Dün bu köşede Cumhuriyet'in 85. yılına dair yazımdaki hüzün dolu satırlardan bahsetmiştim. Aynı yazının devamında öfke ve isyan dolu şu satırları yazmıştım.
***
85 yılın sonunda geldiğimiz nokta bu derece pespaye açıkçası.
Türkiye toplumunun tüm ama tüm unsurları ayaklanmadıkça, ciddi ve doğru düzgün bir devlette yaşamak arzularını başkaldırarak dillendirmedikçe, birbirlerinin haklarına kendi hakları kadar sahip çıkmadıkça bu uyduruk devlet düzeni bu topraklarda hüküm sürmeye devam edecek.
***
Aleviler, Kürtler, gayrimüslimler ve Sünnidindarlar zenci kategorisinde, potansiyel suçlu ve potansiyel tehdit olarak görülmeye devam edecek. Devlet sıkıştığında zencilerin bir kısmını yanına alır gibi yapacak sonra da işi bittiğinde kovmaya ve dövmeye devam edecek.
Zenciler birbirlerine kırdırılmaya devam edecek.

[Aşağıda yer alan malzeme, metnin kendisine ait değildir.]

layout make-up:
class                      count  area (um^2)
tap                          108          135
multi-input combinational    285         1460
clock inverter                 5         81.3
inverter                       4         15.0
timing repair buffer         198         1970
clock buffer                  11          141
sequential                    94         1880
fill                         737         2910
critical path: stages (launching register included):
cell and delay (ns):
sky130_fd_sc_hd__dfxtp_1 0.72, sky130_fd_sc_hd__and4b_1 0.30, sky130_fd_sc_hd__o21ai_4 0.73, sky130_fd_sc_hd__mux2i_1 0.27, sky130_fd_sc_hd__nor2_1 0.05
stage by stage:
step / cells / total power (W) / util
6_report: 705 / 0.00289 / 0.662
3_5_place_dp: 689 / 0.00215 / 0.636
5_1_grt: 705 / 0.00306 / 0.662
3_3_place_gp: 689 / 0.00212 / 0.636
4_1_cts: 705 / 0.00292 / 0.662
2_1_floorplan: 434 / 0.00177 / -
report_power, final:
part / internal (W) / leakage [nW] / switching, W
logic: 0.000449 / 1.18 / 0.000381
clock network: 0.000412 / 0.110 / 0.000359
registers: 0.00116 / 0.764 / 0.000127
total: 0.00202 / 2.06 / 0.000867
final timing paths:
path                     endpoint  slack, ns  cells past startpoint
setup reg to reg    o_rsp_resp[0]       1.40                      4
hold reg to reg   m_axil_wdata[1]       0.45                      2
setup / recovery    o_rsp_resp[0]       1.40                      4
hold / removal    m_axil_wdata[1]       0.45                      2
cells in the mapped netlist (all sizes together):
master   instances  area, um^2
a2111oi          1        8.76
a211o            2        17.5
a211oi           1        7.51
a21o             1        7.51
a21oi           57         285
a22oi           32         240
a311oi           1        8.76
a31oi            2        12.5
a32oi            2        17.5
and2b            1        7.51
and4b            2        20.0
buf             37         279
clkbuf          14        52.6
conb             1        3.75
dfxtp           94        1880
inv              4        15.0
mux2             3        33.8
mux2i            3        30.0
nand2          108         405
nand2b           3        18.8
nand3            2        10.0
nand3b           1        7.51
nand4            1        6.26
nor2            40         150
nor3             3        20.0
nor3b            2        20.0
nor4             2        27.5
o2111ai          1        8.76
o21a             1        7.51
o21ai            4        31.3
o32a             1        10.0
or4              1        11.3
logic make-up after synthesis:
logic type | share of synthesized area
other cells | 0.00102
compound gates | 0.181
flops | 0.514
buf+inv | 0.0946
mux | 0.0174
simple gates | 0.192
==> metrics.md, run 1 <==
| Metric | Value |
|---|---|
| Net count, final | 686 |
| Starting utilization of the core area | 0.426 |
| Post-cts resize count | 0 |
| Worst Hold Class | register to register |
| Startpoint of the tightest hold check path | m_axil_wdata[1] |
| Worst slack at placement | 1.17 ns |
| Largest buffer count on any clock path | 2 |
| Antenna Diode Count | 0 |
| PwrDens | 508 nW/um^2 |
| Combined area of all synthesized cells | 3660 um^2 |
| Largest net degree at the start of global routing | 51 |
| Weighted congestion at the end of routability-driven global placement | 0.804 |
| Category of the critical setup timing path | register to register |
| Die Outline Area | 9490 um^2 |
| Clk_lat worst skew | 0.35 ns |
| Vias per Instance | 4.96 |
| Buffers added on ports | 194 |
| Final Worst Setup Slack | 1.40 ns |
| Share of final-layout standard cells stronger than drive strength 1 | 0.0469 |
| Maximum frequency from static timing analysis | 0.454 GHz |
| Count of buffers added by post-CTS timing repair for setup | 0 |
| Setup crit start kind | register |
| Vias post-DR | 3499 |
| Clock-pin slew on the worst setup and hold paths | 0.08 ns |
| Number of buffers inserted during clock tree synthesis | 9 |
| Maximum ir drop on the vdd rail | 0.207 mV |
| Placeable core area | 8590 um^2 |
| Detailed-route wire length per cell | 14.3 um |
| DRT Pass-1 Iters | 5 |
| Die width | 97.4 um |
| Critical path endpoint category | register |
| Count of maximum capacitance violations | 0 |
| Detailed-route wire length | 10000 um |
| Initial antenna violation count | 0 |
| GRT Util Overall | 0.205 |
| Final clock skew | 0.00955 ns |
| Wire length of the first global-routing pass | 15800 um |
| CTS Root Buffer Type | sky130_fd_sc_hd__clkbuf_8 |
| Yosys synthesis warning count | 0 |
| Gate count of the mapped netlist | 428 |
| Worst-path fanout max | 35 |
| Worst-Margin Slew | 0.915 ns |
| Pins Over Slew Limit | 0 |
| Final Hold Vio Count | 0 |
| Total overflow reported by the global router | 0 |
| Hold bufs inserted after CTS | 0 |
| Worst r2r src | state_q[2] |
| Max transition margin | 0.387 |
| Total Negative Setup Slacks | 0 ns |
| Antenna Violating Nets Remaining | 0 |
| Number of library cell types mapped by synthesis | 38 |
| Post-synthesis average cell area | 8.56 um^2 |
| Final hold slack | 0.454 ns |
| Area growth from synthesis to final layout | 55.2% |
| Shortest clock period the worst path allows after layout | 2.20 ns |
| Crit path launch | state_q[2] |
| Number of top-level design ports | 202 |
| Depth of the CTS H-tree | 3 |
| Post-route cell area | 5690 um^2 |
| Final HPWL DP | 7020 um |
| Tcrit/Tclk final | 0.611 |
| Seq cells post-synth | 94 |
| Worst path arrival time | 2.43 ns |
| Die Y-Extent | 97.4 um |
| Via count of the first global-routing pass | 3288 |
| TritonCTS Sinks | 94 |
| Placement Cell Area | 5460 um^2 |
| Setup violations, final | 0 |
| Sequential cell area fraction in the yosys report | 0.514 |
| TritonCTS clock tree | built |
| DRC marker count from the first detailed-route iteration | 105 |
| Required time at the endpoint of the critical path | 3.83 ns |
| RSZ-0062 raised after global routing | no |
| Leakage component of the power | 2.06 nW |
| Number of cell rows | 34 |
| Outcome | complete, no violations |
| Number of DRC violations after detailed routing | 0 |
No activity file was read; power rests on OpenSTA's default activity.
**src/rtl/mdu_pkg.sv**
```systemverilog
// Shared types, constants and result helpers for the mdu_seq multiply/divide unit.
package mdu_pkg;

    localparam int MDU_XLEN = 64;

    localparam int MDU_MUL  = 0;
    localparam int MDU_DIV  = 1;
    localparam int MDU_DIVU = 2;
    localparam int MDU_REM  = 3;
    localparam int MDU_REMU = 4;

    localparam logic [63:0] MDU_MIN64 = 64'h8000_0000_0000_0000;
    localparam logic [31:0] MDU_MIN32 = 32'h8000_0000;

    typedef enum logic [1:0] {IDLE, CALC, FIX, DONE} mdu_state_e;

    function automatic logic is_onehot5(input logic [4:0] v);
        return (v != 5'd0) && ((v & (v - 5'd1)) == 5'd0);
    endfunction

    // W operands keep their low half, extended by the signedness of the op.
    function automatic logic [63:0] extend_operand(input logic [63:0] v, input logic word,
                                                   input logic sgn);
        if (!word) return v;
        return sgn ? {{32{v[31]}}, v[31:0]} : {32'd0, v[31:0]};
    endfunction

    function automatic logic [63:0] magnitude(input logic [63:0] v, input logic sgn);
        return (sgn && v[63]) ? (~v + 64'd1) : v;
    endfunction

    function automatic logic signed_ovf(input logic word, input logic [63:0] ext1,
                                        input logic [63:0] ext2);
        logic min_hit;
        min_hit = word ? (ext1 == {32'hFFFF_FFFF, MDU_MIN32}) : (ext1 == MDU_MIN64);
        return min_hit && (ext2 == '1);
    endfunction

    // Operations whose result is known without iterating.
    function automatic logic is_special(input logic [4:0] op, input logic word,
                                        input logic [63:0] ext1, input logic [63:0] ext2);
        logic div_any;
        logic sgn;
        div_any = op[MDU_DIV] | op[MDU_DIVU] | op[MDU_REM] | op[MDU_REMU];
        sgn     = op[MDU_DIV] | op[MDU_REM];
        return is_onehot5(op) &&
               ((div_any && (ext2 == 64'd0)) ||
                (sgn && signed_ovf(word, ext1, ext2)) ||
                (op[MDU_MUL] && ((ext1 == 64'd0) || (ext2 == 64'd0))));
    endfunction

    // Turns raw quotient/accumulator into the architectural result, including
    // sign fix-up, special-case overrides and W sign-extension.
    function automatic logic [63:0] finish_result(input logic [4:0] op, input logic word,
                                                  input logic [63:0] ext1,
                                                  input logic [63:0] ext2,
                                                  input logic [63:0] quo,
                                                  input logic [63:0] acc);
        logic [63:0] res;
        logic        sgn;
        logic        s1;
        logic        s2;
        res = 64'd0;
        sgn = op[MDU_DIV] | op[MDU_REM];
        s1  = sgn & ext1[63];
        s2  = sgn & ext2[63];
        if (!is_onehot5(op)) begin
            res = 64'd0;
        end else if (op[MDU_MUL]) begin
            res = acc;
        end else if (op[MDU_DIV] || op[MDU_DIVU]) begin
            if (ext2 == 64'd0)
                res = '1;
            else if (op[MDU_DIV] && signed_ovf(word, ext1, ext2))
                res = word ? {32'hFFFF_FFFF, MDU_MIN32} : MDU_MIN64;
            else
                res = (s1 ^ s2) ? (~quo + 64'd1) : quo;
        end else begin
            if (ext2 == 64'd0)
                res = ext1;
            else if (op[MDU_REM] && signed_ovf(word, ext1, ext2))
                res = 64'd0;
            else
                res = s1 ? (~acc + 64'd1) : acc;
        end
        if (word) res = {{32{res[31]}}, res[31:0]};
        return res;
    endfunction

endpackage

```
**src/rtl/mdu_seq_div_step.sv**
```systemverilog
// One restoring-division iteration: shift in the next dividend bit, trial subtract.
module mdu_div_step #(
    parameter int XLEN = 64
) (
    input  logic [XLEN-1:0] rem_in,
    input  logic [XLEN-1:0] divisor,
    input  logic            bit_in,
    output logic [XLEN-1:0] rem_out,
    output logic            q_bit
);

    logic [XLEN:0] shifted;
    logic [XLEN:0] diff;

    // Keep the subtraction one bit wider so the borrow decides the quotient bit.
    always_comb begin
        shifted = {rem_in, bit_in};
        diff    = shifted - {1'b0, divisor};
        q_bit   = ~diff[XLEN];
        rem_out = q_bit ? diff[XLEN-1:0] : shifted[XLEN-1:0];
    end

endmodule

```
**src/rtl/mdu_seq.sv**
```systemverilog
// Iterative RV64 multiply/divide sequencer, one bit per cycle.
// Optional macro MDU_SPECIAL_FAST_EN: divide-by-zero, signed overflow and
// mul-by-zero bypass CALC/FIX and respond the cycle after accept.
module mdu_seq
    import mdu_pkg::*;
#(
    parameter int XLEN = MDU_XLEN
) (
    input  logic            clk,
    input  logic            rst_n,
    input  logic            req_valid,
    output logic            req_ready,
    input  logic [4:0]      req_op,
    input  logic            req_word,
    input  logic [XLEN-1:0] req_src1,
    input  logic [XLEN-1:0] req_src2,
    input  logic [4:0]      req_rd,
    input  logic            flush,
    output logic            resp_valid,
    input  logic            resp_ready,
    output logic [XLEN-1:0] resp_data,
    output logic [4:0]      resp_rd,
    output logic            busy
);

    mdu_state_e      state_q, state_d;
    logic [6:0]      cnt_q, cnt_d;
    logic [4:0]      op_q, op_d;
    logic            word_q, word_d;
    logic [4:0]      rd_q, rd_d;
    logic [XLEN-1:0] ext1_q, ext1_d;
    logic [XLEN-1:0] ext2_q, ext2_d;
    logic [XLEN-1:0] a_q, a_d;
    logic [XLEN-1:0] b_q, b_d;
    logic [XLEN-1:0] acc_q, acc_d;
    logic [XLEN-1:0] resp_data_q, resp_data_d;
    logic [4:0]      resp_rd_q, resp_rd_d;
    logic            resp_valid_q, resp_valid_d;

    logic            accept;
    logic            in_sgn;
    logic [XLEN-1:0] in_ext1;
    logic [XLEN-1:0] in_ext2;
    logic [XLEN-1:0] in_mag1;
    logic [XLEN-1:0] step_rem;
    logic            step_q;

    assign req_ready  = (state_q == IDLE) & ~flush;
    assign busy       = (state_q != IDLE);
    assign resp_valid = resp_valid_q;
    assign resp_data  = resp_data_q;
    assign resp_rd    = resp_rd_q;

    mdu_div_step #(.XLEN(XLEN)) u_div_step (
        .rem_in  (acc_q),
        .divisor (a_q),
        .bit_in  (b_q[XLEN-1]),
        .rem_out (step_rem),
        .q_bit   (step_q)
    );

    // Next-state logic: accept and set up operands, iterate, fix up, hold result.
    always_comb begin
        state_d      = state_q;
        cnt_d        = cnt_q;
        op_d         = op_q;
        word_d       = word_q;
        rd_d         = rd_q;
        ext1_d       = ext1_q;
        ext2_d       = ext2_q;
        a_d          = a_q;
        b_d          = b_q;
        acc_d        = acc_q;
        resp_data_d  = resp_data_q;
        resp_rd_d    = resp_rd_q;
        resp_valid_d = 1'b0;

        accept  = req_valid & req_ready;
        in_sgn  = req_op[MDU_DIV] | req_op[MDU_REM];
        in_ext1 = extend_operand(req_src1, req_word, in_sgn);
        in_ext2 = extend_operand(req_src2, req_word, in_sgn);
        in_mag1 = magnitude(in_ext1, in_sgn);

        case (state_q)
            IDLE: begin
                if (accept) begin
                    op_d   = req_op;
                    word_d = req_word;
                    rd_d   = req_rd;
                    ext1_d = in_ext1;
                    ext2_d = in_ext2;
                    cnt_d  = req_word ? 7'd32 : 7'd64;
                    acc_d  = '0;
                    if (req_op[MDU_MUL]) begin
                        a_d = in_ext1;
                        b_d = in_ext2;
                    end else begin
                        a_d = magnitude(in_ext2, in_sgn);
                        b_d = req_word ? {in_mag1[31:0], 32'd0} : in_mag1;
                    end
                    state_d = CALC;
`ifdef MDU_SPECIAL_FAST_EN
                    if (is_special(req_op, req_word, in_ext1, in_ext2)) begin
                        resp_data_d  = finish_result(req_op, req_word, in_ext1, in_ext2,
                                                     '0, '0);
                        resp_rd_d    = req_rd;
                        resp_valid_d = 1'b1;
                        state_d      = DONE;
                    end
`else
                    state_d = CALC;
`endif
                end
            end
            CALC: begin
                if (op_q[MDU_MUL]) begin
                    acc_d = acc_q + (b_q[0] ? a_q : '0);
                    a_d   = a_q << 1;
                    b_d   = b_q >> 1;
                end else begin
                    acc_d = step_rem;
                    b_d   = {b_q[XLEN-2:0], step_q};
                end
                cnt_d = cnt_q - 7'd1;
                if (cnt_q == 7'd1) state_d = FIX;
            end
            FIX: begin
                resp_data_d  = finish_result(op_q, word_q, ext1_q, ext2_q, b_q, acc_q);
                resp_rd_d    = rd_q;
                resp_valid_d = 1'b1;
                state_d      = DONE;
            end
            DONE: begin
                if (resp_ready) state_d = IDLE;
                else            resp_valid_d = 1'b1;
            end
            default: state_d = IDLE;
        endcase

        if (flush) begin
            state_d      = IDLE;
            resp_valid_d = 1'b0;
        end
    end

    // State and datapath registers with asynchronous active-low reset.
    always_ff @(posedge clk or negedge rst_n) begin
        if (!rst_n) begin
            state_q      <= IDLE;
            cnt_q        <= '0;
            op_q         <= '0;
            word_q       <= 1'b0;
            rd_q         <= '0;
            ext1_q       <= '0;
            ext2_q       <= '0;
            a_q          <= '0;
            b_q          <= '0;
            acc_q        <= '0;
            resp_data_q  <= '0;
            resp_rd_q    <= '0;
            resp_valid_q <= 1'b0;
        end else begin
            state_q      <= state_d;
            cnt_q        <= cnt_d;
            op_q         <= op_d;
            word_q       <= word_d;
            rd_q         <= rd_d;
            ext1_q       <= ext1_d;
            ext2_q       <= ext2_d;
            a_q          <= a_d;
            b_q          <= b_d;
            acc_q        <= acc_d;
            resp_data_q  <= resp_data_d;
            resp_rd_q    <= resp_rd_d;
            resp_valid_q <= resp_valid_d;
        end
    end

endmodule

```
<file path="src/rtl/tnn_pkg.sv">
// Shared definitions for the ternary neural-network datapath: weight codes,
// accumulator sizing and the serial neuron's FSM states.
package tnn_pkg;

    localparam logic [1:0] W_ZERO = 2'b00;
    localparam logic [1:0] W_POS  = 2'b01;
    localparam logic [1:0] W_NEG  = 2'b11;
    localparam logic [1:0] W_RSV  = 2'b10;

    typedef enum logic [1:0] {
        ST_IDLE  = 2'd0,
        ST_ACCUM = 2'd1,
        ST_DONE  = 2'd2
    } tnn_state_e;

    // Magnitude of N_IN full-scale products plus one bit for the sign.
    function automatic int tnn_acc_w(input int n_in, input int in_w);
        return in_w + $clog2(n_in + 1) + 1;
    endfunction

endpackage

</file>
<file path="src/rtl/tnn_lane_mac.sv">
// Combinational ternary multiply-accumulate across one beat of LANES features.
// Masked-off lanes and reserved weight codes contribute nothing to the sum.
module tnn_lane_mac
    import tnn_pkg::*;
#(
    parameter int LANES = 1,
    parameter int IN_W  = 2,
    parameter int ACC_W = 6
) (
    input  logic [LANES*IN_W-1:0]  x,
    input  logic [2*LANES-1:0]     w,
    input  logic [LANES-1:0]       lane_en,
    output logic signed [ACC_W-1:0] psum,
    output logic                   rsv
);

    always_comb begin
        psum = '0;
        rsv  = 1'b0;
        for (int l = 0; l < LANES; l++) begin
            if (lane_en[l]) begin
                case (w[2*l +: 2])
                    W_POS:   psum = psum + $signed({{(ACC_W-IN_W){1'b0}}, x[l*IN_W +: IN_W]});
                    W_NEG:   psum = psum - $signed({{(ACC_W-IN_W){1'b0}}, x[l*IN_W +: IN_W]});
                    W_RSV:   rsv  = 1'b1;
                    default: ;
                endcase
            end
        end
    end

endmodule

</file>
<file path="src/rtl/tnn_serial_neuron.sv">
// Sequential ternary-weight neuron: captures one vector per handshake, folds it
// LANES features per beat, then holds a registered decision and margin.
module tnn_serial_neuron
    import tnn_pkg::*;
#(
    parameter int N_IN    = 5,
    parameter int IN_W    = 2,
    parameter int LANES   = 1,
    parameter bit TIE_OUT = 1'b0,
    localparam int ACC_W  = tnn_acc_w(N_IN, IN_W)
) (
    input  logic                    clk,
    input  logic                    rst,
    input  logic                    s_valid,
    output logic                    s_ready,
    input  logic [N_IN*IN_W-1:0]    s_data,
    input  logic [2*N_IN-1:0]       s_wgt,
    input  logic [ACC_W-1:0]        s_thr,
    output logic                    m_valid,
    input  logic                    m_ready,
    output logic                    m_bit,
    output logic signed [ACC_W-1:0] m_margin,
    output logic                    m_err
);

    localparam int BEATS  = (N_IN + LANES - 1) / LANES;
    localparam int PAD_N  = BEATS * LANES;
    localparam int DATA_W = PAD_N * IN_W;
    localparam int WGT_W  = 2 * PAD_N;
    localparam int BEAT_W = (BEATS > 1) ? $clog2(BEATS) : 1;
    localparam logic [PAD_N-1:0] VLD_INIT = PAD_N'({N_IN{1'b1}});

    tnn_state_e state_q;
    tnn_state_e state_d;

    logic [DATA_W-1:0]       data_q;
    logic [WGT_W-1:0]        wgt_q;
    logic [PAD_N-1:0]        vld_q;
    logic signed [ACC_W-1:0] thr_q;
    logic signed [ACC_W-1:0] acc_q;
    logic [BEAT_W-1:0]       beat_q;
    logic                    err_q;

    logic                    load;
    logic                    beat_en;
    logic                    last_beat;
    logic signed [ACC_W-1:0] lane_psum;
    logic                    lane_rsv;
    logic signed [ACC_W-1:0] beat_sum;
    logic signed [ACC_W-1:0] margin;
    logic                    margin_pos;
    logic                    margin_zero;
    logic                    decision;

    tnn_lane_mac #(
        .LANES (LANES),
        .IN_W  (IN_W),
        .ACC_W (ACC_W)
    ) u_lane_mac (
        .x       (data_q[LANES*IN_W-1:0]),
        .w       (wgt_q[2*LANES-1:0]),
        .lane_en (vld_q[LANES-1:0]),
        .psum    (lane_psum),
        .rsv     (lane_rsv)
    );

    assign last_beat   = (beat_q == BEAT_W'(BEATS - 1));
    assign beat_sum    = acc_q + lane_psum;
    assign margin      = beat_sum - thr_q;
    assign margin_zero = (margin == '0);
    assign margin_pos  = !margin[ACC_W-1] && !margin_zero;
    assign decision    = margin_pos || (margin_zero && TIE_OUT);

    always_ff @(posedge clk) begin
        if (rst) begin
            state_q <= ST_IDLE;
        end else begin
            state_q <= state_d;
        end
    end

    always_comb begin
        state_d = state_q;
        s_ready = 1'b0;
        m_valid = 1'b0;
        load    = 1'b0;
        beat_en = 1'b0;
        case (state_q)
            ST_IDLE: begin
                s_ready = 1'b1;
                if (s_valid) begin
                    load    = 1'b1;
                    state_d = ST_ACCUM;
                end
            end
            ST_ACCUM: begin
                beat_en = 1'b1;
                if (last_beat) begin
                    state_d = ST_DONE;
                end
            end
            ST_DONE: begin
                m_valid = 1'b1;
                if (m_ready) begin
                    state_d = ST_IDLE;
                end
            end
            default: state_d = ST_IDLE;
        endcase
    end

    // Capture registers shift one beat per cycle so lane 0..LANES-1 always
    // holds the current slice; the valid mask shifts alongside to blank padding.
    always_ff @(posedge clk) begin
        if (rst) begin
            data_q   <= '0;
            wgt_q    <= '0;
            vld_q    <= '0;
            thr_q    <= '0;
            acc_q    <= '0;
            beat_q   <= '0;
            err_q    <= 1'b0;
            m_bit    <= 1'b0;
            m_margin <= '0;
            m_err    <= 1'b0;
        end else if (load) begin
            data_q <= DATA_W'(s_data);
            wgt_q  <= WGT_W'(s_wgt);
            vld_q  <= VLD_INIT;
            thr_q  <= s_thr;
            acc_q  <= '0;
            beat_q <= '0;
            err_q  <= 1'b0;
        end else if (beat_en) begin
            data_q <= data_q >> (LANES * IN_W);
            wgt_q  <= wgt_q >> (2 * LANES);
            vld_q  <= vld_q >> LANES;
            acc_q  <= beat_sum;
            beat_q <= beat_q + BEAT_W'(1);
            err_q  <= err_q | lane_rsv;
            if (last_beat) begin
                m_bit    <= decision;
                m_margin <= margin;
                m_err    <= err_q | lane_rsv;
            end
        end
    end

endmodule

</file>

Mağduriyetlerini birbirlerinden bulmaya ve fırsatını bulduklarında onları yarı-insan sayan devlet zihniyetinin kucağına oturmak için sıra beklemeye devam edecekler. Onursuz bir hayat yaşamayı sürdüreceğiz bu topraklarda.
***
Kirli ve çözümsüz bir savaş için bu ülkenin evlatları mühimmat deposu olarak görülmeye, açık hedef olarak çukur karakollarda ölmeyi beklemeye devam edecek. Sonra da göz göre göre katledilen bu gençlerin ardından din istismarı yapılacak. "Onlar şehit oldu, artık mekânları cennettir" denilecek. Bu din istismarcısı tavrı laiklik konusunda aşırı hassas olduğunu her an tekrarlayan bir ordu yapacak.
***
O ordu "Bu devletin sahibi benim" demeye devam edecek. O ordunun bir jandarma generali bile resmi yazışmayla halkın seçtiği hükümete muhtıra verme had bilmezliğinde bulunabilecek. Bütün bunları sorgulayanlar da hain ilan edilecek. Öyle mi? HAYIR, HAYIR, HAYIR!!! Bu ülke böyle gelmiş ama böyle gitmeyecek. Ben 27 yaşındayım ve böyle saçma sapan bir devlet düzeninde hayatım geçmeyecek.
***
Bu ülkenin tüm onurlu bireyleri, özellikle de gençleri haykırarak bunu söylemelidir. Bu devlet zihniyetine itaat etmemelidir. Her boş vermişlik, her korkaklık bizi daha onursuz, daha değersiz ve daha önemsiz bir hayata mahkûm edecektir. Bu ülkenin vicdanlı insanları süfli ve nefsanî sebeplerden birbirine düşerse, ahlaki ilkeler değil kişisel kompleksler galip gelirse biliniz ki 85 yıldır egemen olan bu zihniyet yine kazanacak. Yine yasaklar, yine baskılar, yine saçmalıklarla bizlerin de ömrü geçip gidecek.
***
Bu satırlardan sonraki 5 yıl içinde Türkiye eski berbat rejimine karşı ayaklanmış ve o düzeni yıkmıştır. Bugünkü Türkiye büyük oranda bu yazıda geçen problemleri aşmış bir Türkiye'dir.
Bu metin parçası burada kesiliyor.